START Task data
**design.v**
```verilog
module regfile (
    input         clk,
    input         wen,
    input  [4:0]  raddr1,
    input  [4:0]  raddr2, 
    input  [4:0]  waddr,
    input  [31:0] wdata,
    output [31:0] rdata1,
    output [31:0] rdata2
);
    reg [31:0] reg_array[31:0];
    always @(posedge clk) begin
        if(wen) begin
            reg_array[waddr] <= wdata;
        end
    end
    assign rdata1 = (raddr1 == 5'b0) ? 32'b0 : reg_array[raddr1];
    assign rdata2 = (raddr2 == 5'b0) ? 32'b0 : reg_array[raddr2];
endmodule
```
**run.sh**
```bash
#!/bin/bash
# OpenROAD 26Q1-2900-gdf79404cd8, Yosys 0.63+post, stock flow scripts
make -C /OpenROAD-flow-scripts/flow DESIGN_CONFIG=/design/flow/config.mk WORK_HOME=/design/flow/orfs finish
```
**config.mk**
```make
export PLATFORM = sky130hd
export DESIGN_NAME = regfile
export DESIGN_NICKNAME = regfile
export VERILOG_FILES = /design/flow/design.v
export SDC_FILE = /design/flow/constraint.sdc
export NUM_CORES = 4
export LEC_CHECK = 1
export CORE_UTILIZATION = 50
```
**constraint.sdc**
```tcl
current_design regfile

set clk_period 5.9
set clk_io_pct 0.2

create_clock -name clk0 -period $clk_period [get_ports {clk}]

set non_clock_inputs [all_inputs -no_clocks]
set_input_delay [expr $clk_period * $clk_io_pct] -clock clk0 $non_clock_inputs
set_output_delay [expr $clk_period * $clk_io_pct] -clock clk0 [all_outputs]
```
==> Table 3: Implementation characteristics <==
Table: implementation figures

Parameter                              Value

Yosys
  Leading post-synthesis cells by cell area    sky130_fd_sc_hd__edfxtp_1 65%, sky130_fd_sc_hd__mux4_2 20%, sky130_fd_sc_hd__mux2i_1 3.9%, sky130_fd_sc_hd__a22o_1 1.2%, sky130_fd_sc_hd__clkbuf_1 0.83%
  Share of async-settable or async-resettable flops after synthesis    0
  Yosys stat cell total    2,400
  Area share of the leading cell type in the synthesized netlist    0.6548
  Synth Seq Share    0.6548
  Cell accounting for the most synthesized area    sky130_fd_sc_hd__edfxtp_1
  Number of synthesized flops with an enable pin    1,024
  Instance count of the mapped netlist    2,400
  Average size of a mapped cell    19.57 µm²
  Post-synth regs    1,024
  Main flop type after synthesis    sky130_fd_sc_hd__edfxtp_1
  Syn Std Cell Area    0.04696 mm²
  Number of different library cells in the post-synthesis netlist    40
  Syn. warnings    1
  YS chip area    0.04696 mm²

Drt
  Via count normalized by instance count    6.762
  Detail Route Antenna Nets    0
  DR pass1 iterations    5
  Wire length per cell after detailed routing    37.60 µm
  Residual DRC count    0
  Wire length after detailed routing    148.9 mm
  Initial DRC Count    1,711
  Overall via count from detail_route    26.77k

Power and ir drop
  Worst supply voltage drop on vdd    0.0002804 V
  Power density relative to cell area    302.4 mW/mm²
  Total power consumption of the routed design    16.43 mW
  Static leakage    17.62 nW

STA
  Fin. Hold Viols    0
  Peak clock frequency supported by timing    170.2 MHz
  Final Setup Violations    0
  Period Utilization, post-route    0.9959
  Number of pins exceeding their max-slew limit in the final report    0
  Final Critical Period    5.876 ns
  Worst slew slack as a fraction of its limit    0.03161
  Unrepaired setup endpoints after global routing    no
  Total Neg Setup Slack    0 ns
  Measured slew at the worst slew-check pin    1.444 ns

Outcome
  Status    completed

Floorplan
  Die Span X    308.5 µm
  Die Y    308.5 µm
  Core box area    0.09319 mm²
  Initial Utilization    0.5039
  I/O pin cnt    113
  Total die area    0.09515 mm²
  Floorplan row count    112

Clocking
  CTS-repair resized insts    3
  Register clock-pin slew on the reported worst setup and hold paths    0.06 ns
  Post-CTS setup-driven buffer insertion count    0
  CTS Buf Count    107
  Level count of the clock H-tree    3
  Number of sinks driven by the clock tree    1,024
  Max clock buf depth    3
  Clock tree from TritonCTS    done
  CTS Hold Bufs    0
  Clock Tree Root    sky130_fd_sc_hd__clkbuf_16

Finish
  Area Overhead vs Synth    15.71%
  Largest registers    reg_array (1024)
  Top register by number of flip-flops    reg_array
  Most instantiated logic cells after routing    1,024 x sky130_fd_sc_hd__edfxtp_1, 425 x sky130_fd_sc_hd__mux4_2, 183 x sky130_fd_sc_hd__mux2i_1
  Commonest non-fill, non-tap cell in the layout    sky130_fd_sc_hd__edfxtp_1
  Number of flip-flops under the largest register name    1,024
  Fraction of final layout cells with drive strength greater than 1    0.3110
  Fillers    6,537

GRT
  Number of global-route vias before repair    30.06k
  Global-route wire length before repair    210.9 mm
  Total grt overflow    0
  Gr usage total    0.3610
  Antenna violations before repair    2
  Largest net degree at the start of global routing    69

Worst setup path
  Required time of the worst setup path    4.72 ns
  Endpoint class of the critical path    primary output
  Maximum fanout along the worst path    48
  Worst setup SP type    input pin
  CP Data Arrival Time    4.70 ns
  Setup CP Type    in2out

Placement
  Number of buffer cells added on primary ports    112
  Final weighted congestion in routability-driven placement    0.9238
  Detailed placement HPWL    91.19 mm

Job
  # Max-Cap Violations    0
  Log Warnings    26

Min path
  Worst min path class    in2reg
END Task data
START Task data
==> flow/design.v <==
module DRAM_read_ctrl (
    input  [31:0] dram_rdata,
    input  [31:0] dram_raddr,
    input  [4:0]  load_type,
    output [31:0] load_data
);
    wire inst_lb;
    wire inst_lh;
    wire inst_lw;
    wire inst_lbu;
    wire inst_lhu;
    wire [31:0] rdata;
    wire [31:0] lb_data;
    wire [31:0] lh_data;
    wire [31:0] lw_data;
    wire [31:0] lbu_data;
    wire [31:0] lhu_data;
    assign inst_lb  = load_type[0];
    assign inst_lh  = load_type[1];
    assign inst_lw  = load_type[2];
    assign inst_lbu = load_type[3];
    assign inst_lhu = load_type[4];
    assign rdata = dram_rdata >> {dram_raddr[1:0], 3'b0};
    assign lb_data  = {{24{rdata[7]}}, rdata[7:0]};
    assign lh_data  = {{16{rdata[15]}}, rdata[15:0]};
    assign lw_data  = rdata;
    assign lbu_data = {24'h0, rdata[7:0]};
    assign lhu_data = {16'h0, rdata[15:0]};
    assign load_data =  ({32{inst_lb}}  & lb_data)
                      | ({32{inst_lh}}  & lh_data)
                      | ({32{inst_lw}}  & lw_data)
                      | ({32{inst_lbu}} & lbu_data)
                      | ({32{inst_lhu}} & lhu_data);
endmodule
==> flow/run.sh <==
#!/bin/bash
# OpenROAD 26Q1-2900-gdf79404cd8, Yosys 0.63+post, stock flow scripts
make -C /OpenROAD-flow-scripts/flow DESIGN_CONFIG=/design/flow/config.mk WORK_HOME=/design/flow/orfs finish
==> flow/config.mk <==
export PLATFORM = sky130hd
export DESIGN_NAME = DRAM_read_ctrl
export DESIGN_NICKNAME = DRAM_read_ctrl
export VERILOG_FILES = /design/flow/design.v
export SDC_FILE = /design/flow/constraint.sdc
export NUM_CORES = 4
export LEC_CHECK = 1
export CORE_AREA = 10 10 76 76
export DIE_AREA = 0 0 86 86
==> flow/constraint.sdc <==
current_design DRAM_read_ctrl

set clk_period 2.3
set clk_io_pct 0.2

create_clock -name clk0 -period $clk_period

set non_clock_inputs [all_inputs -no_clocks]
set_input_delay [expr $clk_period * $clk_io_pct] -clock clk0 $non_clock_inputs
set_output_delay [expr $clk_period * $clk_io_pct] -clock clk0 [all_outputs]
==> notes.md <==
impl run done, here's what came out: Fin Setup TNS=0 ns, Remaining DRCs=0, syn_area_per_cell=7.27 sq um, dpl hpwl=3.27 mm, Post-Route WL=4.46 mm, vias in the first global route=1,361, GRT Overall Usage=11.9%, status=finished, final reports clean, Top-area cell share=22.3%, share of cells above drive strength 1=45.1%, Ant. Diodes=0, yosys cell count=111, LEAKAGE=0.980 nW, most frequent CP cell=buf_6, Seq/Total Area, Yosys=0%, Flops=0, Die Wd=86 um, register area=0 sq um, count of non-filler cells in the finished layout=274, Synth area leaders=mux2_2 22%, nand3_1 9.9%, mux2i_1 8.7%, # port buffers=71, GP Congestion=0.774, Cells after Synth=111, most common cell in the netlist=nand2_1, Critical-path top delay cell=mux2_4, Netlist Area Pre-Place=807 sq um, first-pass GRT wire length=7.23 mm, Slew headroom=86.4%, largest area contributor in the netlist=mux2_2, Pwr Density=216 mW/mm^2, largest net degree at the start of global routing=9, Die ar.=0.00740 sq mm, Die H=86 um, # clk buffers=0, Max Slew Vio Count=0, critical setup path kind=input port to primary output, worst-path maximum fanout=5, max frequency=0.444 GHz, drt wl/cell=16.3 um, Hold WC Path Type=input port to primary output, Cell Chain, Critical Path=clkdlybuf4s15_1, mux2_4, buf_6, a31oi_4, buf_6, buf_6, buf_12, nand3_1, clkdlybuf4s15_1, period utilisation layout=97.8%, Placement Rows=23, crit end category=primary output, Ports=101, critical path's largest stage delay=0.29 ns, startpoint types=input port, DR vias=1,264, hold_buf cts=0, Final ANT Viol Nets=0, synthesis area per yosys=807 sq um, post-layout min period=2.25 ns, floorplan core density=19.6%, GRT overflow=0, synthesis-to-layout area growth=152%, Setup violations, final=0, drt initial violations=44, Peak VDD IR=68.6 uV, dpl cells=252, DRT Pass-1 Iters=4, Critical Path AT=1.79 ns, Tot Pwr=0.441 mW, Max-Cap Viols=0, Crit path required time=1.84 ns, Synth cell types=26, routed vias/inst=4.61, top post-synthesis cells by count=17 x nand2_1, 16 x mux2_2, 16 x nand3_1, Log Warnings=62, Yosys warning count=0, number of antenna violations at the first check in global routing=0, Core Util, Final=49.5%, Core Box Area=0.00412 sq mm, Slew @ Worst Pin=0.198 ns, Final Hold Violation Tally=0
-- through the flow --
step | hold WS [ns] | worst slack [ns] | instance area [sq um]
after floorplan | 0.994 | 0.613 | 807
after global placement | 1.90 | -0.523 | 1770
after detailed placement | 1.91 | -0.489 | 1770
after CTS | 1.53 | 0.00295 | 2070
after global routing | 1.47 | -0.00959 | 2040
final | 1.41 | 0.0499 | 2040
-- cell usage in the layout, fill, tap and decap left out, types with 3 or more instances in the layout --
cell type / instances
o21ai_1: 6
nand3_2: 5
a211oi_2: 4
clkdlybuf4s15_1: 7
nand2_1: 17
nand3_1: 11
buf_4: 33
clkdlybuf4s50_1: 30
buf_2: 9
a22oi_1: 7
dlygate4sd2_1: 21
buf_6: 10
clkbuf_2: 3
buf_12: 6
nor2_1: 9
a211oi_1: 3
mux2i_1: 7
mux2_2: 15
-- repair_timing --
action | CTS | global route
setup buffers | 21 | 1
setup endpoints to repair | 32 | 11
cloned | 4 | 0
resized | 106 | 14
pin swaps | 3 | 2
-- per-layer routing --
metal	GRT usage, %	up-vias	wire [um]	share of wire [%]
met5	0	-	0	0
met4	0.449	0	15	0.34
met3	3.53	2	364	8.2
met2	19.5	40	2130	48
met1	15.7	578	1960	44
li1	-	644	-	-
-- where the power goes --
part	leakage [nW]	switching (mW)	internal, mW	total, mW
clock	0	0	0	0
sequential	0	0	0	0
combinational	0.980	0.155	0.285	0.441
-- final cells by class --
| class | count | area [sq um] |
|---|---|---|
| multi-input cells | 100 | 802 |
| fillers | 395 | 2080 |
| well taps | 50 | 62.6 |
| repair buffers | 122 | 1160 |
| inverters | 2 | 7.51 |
END Task data
START Task data
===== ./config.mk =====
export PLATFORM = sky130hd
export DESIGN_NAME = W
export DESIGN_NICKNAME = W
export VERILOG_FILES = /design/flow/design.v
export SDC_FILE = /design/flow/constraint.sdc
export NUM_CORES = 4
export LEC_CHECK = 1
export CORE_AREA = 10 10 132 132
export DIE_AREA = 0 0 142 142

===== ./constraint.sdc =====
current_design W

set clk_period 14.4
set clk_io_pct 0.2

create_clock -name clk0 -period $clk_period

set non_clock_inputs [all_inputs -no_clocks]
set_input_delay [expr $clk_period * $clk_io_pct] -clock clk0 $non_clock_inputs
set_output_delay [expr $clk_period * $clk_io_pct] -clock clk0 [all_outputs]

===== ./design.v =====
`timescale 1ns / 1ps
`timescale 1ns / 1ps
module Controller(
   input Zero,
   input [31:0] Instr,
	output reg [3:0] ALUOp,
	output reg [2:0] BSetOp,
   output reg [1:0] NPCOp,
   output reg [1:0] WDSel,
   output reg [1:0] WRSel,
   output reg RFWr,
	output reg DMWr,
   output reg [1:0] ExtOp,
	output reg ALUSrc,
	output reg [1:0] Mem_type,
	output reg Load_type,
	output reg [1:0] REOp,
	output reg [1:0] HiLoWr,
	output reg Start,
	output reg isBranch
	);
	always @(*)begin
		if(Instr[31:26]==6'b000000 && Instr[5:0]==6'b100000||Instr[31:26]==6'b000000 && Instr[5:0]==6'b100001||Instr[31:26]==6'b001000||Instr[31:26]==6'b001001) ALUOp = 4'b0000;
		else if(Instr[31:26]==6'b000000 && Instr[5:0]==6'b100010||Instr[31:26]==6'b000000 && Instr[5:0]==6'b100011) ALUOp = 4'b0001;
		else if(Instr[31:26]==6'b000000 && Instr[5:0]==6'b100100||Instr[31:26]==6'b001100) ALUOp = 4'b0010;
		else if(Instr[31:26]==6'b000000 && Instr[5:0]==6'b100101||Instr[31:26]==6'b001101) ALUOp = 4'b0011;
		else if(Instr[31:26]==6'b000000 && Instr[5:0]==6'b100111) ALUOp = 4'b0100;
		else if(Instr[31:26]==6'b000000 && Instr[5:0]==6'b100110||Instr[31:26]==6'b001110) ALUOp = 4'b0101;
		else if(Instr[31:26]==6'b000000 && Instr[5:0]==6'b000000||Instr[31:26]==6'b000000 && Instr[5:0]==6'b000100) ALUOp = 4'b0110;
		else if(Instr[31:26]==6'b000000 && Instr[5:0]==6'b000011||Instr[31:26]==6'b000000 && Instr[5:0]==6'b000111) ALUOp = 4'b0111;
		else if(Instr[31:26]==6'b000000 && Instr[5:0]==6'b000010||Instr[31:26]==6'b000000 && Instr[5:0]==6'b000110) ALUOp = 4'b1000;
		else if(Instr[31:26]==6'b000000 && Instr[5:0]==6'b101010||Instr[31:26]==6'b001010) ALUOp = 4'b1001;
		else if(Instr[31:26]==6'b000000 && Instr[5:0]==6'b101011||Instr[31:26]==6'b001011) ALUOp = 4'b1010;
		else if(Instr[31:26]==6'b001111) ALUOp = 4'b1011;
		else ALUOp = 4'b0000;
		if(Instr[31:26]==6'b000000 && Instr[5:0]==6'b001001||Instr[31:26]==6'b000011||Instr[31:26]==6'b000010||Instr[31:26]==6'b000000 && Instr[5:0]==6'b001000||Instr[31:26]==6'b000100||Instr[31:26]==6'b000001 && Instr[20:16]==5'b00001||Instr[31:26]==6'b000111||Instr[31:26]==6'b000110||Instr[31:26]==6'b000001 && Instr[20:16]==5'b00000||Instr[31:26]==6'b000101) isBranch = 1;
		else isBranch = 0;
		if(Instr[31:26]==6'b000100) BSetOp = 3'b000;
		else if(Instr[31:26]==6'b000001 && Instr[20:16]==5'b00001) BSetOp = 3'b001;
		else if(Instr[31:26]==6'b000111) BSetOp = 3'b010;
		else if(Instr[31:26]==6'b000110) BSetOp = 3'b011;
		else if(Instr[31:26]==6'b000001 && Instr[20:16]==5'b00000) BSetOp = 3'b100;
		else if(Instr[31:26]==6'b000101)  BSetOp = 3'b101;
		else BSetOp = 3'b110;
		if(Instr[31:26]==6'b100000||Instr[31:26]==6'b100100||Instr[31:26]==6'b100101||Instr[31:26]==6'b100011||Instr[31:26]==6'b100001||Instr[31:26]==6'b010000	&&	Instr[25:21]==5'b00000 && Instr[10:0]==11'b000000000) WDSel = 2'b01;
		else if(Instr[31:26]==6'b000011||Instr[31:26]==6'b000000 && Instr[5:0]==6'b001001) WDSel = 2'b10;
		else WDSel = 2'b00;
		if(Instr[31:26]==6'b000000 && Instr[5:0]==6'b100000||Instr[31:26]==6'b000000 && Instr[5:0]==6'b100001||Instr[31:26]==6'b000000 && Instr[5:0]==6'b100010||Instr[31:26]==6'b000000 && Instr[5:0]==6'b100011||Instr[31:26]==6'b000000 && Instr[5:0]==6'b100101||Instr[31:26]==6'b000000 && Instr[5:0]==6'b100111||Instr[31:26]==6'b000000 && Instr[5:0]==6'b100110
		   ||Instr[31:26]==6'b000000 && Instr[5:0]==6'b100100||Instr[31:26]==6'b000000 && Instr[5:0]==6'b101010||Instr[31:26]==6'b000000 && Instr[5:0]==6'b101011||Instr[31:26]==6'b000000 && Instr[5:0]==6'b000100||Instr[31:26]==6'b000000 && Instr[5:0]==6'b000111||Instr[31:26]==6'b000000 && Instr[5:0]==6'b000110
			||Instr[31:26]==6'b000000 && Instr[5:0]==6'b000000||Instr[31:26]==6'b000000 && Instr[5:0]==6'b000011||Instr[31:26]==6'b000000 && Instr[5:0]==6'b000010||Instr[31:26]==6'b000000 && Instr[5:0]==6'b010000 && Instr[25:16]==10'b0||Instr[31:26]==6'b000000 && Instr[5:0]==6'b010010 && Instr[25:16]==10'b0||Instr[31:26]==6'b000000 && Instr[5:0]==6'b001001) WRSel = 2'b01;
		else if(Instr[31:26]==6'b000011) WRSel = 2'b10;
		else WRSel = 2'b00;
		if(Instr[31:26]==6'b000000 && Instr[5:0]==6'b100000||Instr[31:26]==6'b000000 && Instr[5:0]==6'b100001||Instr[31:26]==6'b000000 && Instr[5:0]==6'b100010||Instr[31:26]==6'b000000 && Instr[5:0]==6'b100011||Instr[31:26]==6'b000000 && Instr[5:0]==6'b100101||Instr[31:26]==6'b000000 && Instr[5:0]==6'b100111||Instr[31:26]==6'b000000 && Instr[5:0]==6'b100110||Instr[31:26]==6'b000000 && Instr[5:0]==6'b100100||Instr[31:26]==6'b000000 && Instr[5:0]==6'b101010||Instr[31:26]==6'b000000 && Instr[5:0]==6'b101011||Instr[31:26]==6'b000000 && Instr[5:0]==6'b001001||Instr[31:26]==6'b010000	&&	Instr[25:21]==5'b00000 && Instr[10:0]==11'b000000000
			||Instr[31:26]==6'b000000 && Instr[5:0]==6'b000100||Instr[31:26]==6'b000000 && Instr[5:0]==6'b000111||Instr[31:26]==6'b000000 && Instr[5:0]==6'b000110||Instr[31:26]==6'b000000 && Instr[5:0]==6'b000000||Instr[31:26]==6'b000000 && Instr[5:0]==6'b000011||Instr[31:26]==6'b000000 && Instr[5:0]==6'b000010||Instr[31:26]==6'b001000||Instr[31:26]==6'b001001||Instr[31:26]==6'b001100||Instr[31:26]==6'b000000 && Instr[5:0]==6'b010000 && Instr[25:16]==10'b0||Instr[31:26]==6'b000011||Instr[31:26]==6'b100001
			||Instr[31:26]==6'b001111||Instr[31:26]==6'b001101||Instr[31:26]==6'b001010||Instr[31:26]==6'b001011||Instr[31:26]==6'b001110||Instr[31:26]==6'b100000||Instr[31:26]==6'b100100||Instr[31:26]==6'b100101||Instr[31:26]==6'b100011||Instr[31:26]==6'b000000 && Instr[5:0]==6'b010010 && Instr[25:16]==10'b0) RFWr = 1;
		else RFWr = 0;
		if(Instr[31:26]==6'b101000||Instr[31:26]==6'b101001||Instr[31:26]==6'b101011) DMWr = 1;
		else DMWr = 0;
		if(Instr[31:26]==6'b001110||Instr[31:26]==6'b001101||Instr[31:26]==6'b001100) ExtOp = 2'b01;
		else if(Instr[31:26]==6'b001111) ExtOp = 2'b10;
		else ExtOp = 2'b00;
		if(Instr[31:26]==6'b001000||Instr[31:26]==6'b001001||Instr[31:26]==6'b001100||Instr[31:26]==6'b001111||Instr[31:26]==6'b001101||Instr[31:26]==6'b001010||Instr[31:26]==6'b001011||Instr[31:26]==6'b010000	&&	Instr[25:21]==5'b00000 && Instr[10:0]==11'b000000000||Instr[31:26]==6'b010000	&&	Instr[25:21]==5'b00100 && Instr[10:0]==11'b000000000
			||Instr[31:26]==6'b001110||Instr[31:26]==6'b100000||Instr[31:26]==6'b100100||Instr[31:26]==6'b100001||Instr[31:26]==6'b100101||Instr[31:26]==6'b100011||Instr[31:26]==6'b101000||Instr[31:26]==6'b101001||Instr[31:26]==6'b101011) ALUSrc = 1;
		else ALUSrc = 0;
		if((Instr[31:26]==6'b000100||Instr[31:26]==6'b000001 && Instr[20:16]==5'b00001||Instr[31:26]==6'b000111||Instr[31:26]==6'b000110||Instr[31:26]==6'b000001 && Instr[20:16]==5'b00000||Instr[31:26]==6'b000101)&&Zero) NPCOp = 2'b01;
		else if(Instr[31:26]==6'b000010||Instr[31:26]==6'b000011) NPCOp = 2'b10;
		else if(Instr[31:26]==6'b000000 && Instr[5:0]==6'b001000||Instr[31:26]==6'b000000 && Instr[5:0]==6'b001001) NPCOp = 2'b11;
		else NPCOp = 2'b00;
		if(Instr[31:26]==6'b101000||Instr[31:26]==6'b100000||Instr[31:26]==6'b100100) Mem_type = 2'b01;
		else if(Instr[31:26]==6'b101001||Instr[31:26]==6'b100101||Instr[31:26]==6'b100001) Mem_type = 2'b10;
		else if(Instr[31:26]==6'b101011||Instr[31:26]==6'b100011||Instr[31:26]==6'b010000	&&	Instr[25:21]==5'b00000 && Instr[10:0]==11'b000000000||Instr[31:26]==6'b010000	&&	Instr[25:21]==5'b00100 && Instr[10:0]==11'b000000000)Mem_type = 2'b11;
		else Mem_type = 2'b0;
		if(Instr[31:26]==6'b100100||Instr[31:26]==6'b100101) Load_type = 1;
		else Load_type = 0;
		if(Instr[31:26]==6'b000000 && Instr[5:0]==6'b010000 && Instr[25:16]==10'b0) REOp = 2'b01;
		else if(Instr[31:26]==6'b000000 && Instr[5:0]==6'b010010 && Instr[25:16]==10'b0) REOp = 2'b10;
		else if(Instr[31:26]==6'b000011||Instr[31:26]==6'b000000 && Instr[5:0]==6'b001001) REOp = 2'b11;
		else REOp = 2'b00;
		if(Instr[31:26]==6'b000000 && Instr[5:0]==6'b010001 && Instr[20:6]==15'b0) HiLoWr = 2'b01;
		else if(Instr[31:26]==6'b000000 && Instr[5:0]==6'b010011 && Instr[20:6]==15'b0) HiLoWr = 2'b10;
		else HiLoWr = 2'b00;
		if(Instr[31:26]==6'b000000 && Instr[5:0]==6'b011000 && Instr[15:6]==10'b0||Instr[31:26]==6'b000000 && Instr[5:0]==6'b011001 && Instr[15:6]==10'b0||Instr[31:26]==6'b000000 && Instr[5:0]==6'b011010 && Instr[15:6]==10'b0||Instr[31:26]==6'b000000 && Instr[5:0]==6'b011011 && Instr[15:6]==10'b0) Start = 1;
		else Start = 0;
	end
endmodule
END Task data
# [Task instructions]
Above are the records; report each line in them that includes the word "endpoints".

# [Written solution]
  Unrepaired setup endpoints after global routing    no
setup endpoints to repair | 32 | 11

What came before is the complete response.